* Exercise goal: Pull out every line below containing the word "usage".

* Collected data:
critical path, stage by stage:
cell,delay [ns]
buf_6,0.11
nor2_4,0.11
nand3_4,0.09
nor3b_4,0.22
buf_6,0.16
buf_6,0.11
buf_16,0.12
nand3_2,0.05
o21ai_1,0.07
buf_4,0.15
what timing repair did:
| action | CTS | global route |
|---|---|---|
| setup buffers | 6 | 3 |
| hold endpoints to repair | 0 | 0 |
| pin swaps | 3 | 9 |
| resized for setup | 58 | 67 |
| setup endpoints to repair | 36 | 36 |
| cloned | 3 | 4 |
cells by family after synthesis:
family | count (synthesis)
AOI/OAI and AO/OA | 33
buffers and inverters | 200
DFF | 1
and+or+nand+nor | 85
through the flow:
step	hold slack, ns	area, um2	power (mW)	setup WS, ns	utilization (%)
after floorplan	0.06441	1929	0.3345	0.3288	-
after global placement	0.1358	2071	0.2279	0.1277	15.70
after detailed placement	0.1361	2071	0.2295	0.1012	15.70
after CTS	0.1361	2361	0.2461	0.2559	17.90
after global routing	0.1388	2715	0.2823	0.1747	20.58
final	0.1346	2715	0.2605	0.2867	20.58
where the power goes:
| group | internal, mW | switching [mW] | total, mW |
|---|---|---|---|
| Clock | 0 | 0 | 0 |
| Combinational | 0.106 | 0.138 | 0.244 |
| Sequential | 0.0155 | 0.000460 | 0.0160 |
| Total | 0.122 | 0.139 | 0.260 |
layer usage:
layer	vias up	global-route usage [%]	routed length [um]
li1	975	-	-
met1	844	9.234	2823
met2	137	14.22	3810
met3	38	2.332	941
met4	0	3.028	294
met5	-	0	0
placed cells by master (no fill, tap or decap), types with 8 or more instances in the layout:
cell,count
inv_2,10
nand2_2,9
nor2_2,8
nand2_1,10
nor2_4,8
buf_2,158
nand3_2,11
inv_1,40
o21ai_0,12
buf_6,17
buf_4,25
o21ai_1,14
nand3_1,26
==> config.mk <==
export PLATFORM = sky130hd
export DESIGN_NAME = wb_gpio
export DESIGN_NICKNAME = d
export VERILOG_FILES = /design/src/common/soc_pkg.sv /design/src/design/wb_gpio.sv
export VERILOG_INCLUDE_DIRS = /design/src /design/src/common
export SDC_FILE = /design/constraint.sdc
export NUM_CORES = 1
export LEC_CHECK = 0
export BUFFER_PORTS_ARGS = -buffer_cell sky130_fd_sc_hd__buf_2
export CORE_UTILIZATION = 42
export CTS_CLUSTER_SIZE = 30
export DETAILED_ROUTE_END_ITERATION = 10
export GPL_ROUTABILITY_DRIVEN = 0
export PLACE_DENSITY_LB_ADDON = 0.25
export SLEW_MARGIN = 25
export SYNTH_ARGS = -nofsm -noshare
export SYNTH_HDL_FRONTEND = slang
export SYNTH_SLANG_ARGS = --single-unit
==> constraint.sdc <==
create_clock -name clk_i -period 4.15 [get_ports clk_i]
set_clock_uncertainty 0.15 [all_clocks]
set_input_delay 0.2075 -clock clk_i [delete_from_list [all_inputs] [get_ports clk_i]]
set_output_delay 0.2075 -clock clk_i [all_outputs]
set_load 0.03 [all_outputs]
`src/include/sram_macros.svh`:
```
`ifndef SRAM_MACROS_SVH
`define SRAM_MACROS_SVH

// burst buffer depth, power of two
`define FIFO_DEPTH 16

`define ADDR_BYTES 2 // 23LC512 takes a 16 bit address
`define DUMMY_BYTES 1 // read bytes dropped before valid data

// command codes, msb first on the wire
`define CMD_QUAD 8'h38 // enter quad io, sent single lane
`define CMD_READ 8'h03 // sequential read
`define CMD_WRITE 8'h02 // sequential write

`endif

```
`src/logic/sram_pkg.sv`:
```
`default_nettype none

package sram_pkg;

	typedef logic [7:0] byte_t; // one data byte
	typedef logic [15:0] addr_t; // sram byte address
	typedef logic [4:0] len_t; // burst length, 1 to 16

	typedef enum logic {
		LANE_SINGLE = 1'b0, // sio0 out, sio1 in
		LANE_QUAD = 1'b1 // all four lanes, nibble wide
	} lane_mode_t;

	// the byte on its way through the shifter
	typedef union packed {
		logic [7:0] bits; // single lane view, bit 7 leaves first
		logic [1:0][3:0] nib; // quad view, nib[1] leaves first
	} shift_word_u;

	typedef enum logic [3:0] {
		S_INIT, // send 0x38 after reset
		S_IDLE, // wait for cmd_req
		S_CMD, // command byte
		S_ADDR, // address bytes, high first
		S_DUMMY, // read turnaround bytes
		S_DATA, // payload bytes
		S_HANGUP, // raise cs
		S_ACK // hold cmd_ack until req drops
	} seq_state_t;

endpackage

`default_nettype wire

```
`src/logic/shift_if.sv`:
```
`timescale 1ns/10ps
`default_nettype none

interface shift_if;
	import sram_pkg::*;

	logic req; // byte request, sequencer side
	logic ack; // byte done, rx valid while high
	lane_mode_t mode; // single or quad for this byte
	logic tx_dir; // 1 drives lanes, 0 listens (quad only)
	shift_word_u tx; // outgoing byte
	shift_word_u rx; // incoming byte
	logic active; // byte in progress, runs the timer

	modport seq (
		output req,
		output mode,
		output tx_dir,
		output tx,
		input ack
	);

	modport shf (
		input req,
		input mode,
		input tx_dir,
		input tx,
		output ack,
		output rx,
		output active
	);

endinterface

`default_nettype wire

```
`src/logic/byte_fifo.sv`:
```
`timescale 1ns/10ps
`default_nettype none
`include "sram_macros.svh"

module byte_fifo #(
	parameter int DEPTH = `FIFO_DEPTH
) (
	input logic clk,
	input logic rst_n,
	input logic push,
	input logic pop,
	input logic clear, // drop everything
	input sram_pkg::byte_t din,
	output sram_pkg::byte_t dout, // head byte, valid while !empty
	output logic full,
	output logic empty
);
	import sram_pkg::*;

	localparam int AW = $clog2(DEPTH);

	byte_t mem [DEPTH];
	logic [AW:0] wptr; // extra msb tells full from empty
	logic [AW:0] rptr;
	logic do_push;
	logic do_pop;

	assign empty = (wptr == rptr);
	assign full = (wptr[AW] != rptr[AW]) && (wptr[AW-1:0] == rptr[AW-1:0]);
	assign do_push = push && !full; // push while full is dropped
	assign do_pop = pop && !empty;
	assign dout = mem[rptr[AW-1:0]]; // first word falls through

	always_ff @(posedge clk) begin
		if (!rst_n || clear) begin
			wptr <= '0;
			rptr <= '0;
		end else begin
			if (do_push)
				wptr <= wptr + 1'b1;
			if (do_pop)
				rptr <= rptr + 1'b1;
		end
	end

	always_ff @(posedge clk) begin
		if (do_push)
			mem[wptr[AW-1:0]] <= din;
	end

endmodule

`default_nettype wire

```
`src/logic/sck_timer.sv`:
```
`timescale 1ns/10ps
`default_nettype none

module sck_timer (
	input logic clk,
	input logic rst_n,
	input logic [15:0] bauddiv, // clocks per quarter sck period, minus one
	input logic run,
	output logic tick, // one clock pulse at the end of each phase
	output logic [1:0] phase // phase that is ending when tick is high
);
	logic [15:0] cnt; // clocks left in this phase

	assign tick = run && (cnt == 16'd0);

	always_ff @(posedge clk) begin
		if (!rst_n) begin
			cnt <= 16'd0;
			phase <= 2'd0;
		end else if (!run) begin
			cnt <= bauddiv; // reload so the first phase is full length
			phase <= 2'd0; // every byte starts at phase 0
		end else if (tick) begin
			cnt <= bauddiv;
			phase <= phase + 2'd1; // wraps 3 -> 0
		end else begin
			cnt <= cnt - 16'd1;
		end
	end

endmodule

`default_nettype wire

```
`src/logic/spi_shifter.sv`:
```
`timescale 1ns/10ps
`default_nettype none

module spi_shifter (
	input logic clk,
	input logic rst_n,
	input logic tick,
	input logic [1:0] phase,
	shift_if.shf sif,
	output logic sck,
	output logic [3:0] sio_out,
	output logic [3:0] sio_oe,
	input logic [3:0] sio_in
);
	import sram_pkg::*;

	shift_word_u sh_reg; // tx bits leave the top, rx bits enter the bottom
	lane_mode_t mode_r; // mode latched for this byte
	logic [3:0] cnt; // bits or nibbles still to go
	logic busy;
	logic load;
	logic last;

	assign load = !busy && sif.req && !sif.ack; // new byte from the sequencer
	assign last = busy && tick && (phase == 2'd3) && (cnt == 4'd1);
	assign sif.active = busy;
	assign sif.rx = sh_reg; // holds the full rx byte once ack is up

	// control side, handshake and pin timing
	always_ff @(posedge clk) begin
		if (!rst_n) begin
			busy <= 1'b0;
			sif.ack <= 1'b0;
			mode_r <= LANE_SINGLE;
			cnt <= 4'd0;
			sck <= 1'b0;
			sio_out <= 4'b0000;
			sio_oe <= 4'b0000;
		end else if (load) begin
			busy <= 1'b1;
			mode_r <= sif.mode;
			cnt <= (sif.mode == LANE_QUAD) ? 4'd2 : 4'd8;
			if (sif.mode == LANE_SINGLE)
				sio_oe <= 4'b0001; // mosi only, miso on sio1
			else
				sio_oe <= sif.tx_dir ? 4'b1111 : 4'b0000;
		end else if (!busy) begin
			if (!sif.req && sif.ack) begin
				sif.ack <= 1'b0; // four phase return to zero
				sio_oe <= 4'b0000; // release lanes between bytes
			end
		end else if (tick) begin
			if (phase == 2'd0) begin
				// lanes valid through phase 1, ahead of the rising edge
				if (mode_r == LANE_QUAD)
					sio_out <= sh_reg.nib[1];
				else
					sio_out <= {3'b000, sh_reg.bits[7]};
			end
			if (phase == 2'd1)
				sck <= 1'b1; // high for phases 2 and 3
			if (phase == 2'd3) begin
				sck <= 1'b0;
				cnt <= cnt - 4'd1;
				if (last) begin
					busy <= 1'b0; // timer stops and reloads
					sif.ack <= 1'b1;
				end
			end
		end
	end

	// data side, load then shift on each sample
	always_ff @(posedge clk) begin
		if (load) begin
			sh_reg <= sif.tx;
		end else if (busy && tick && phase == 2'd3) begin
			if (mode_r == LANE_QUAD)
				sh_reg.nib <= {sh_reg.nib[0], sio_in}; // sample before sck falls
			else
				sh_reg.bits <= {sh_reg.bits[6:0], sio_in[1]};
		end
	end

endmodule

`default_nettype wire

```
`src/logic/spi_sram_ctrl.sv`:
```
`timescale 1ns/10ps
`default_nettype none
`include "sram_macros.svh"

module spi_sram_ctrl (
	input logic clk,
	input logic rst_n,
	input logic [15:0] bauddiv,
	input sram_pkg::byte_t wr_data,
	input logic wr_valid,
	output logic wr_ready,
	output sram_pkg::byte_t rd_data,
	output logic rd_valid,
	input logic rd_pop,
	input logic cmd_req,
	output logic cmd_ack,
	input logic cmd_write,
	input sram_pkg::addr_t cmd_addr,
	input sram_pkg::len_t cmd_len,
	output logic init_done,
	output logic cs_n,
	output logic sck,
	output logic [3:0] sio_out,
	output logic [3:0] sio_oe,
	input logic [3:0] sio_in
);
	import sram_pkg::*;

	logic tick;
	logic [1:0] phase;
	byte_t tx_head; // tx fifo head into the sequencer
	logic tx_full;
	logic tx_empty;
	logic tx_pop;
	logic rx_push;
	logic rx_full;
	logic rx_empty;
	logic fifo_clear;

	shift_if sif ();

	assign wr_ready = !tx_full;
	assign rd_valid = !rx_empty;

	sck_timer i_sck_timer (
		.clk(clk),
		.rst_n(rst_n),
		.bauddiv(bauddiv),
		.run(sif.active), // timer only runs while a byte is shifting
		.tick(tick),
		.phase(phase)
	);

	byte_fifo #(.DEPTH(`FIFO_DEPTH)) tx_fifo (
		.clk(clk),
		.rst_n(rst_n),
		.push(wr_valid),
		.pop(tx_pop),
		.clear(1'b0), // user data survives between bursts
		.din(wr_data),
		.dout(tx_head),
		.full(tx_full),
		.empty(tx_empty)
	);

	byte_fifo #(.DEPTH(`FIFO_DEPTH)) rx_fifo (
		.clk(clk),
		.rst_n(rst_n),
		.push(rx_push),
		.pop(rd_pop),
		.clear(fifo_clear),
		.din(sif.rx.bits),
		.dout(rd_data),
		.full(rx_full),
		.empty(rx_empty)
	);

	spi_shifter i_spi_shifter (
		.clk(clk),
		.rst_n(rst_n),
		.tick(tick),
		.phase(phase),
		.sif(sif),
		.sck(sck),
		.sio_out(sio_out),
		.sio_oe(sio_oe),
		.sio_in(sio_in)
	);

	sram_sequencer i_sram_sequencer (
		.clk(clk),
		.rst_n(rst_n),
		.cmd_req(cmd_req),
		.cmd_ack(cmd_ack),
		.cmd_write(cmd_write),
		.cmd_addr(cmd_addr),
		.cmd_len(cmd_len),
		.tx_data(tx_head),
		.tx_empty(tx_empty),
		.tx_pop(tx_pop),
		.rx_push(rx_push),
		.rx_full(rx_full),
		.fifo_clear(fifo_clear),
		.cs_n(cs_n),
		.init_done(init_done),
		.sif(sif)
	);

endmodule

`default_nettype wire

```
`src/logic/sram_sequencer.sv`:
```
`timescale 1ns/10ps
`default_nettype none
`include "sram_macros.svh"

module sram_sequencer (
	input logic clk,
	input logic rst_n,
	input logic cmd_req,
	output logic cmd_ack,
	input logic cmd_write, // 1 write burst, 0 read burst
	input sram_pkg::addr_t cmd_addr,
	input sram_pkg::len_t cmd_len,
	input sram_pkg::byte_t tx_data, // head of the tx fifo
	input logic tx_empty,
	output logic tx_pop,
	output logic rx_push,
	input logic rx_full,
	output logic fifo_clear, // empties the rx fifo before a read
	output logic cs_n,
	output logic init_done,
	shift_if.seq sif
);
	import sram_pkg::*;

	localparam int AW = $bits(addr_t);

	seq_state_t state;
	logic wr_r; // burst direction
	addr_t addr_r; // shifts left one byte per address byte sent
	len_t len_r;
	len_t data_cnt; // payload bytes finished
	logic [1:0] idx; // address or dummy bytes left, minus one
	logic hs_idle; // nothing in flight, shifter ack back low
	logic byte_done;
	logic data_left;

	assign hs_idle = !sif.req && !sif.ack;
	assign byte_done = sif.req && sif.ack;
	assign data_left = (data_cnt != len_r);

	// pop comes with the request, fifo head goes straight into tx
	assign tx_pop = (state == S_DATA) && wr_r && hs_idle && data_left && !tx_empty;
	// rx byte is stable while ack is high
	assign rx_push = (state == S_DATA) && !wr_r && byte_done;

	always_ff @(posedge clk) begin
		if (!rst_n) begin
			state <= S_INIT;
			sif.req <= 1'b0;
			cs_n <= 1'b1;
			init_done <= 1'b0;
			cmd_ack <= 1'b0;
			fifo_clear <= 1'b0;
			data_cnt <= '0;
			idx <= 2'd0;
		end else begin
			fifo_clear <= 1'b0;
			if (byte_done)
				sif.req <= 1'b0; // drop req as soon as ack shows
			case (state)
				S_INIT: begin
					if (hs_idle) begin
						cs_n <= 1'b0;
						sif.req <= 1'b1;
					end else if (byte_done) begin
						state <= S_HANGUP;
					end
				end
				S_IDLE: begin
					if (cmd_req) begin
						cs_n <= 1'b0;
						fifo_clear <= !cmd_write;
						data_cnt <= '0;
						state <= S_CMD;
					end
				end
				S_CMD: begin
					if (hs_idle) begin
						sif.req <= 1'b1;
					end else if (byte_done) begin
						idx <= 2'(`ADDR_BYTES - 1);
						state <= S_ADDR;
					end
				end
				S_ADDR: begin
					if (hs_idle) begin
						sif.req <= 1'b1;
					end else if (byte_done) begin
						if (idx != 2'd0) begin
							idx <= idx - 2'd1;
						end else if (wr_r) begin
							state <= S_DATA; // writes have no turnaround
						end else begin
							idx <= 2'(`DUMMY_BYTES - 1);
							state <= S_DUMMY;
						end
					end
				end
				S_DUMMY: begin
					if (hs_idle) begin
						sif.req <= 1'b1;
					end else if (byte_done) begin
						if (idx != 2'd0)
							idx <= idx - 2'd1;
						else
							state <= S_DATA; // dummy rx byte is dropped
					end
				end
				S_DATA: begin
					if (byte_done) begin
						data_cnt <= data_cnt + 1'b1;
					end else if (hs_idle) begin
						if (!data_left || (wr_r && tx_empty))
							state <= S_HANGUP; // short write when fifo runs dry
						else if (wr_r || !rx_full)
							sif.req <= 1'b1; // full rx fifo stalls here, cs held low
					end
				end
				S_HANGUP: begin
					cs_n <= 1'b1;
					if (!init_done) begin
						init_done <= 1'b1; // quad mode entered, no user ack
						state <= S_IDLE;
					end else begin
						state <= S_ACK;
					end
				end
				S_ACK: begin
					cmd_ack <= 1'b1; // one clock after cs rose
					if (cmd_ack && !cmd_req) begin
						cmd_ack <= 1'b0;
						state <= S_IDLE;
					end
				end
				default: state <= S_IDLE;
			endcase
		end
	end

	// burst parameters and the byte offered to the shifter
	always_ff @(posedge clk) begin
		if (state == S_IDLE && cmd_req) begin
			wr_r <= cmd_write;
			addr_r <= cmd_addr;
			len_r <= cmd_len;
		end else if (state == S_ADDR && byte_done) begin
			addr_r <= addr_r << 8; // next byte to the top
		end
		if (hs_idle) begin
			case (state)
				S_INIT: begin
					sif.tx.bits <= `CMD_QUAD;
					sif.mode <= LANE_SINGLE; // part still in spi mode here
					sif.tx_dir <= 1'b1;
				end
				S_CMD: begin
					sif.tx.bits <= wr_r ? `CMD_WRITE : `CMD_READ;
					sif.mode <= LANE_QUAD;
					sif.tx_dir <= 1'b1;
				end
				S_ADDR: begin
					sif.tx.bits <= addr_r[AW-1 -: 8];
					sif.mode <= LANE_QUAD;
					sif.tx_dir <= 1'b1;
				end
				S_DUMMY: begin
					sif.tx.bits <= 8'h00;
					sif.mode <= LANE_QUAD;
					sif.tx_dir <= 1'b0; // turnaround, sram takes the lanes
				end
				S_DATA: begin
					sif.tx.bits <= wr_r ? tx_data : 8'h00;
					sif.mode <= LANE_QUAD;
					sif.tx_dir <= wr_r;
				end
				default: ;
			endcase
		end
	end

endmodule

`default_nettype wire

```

* Answer space:
layer usage:
layer	vias up	global-route usage [%]	routed length [um]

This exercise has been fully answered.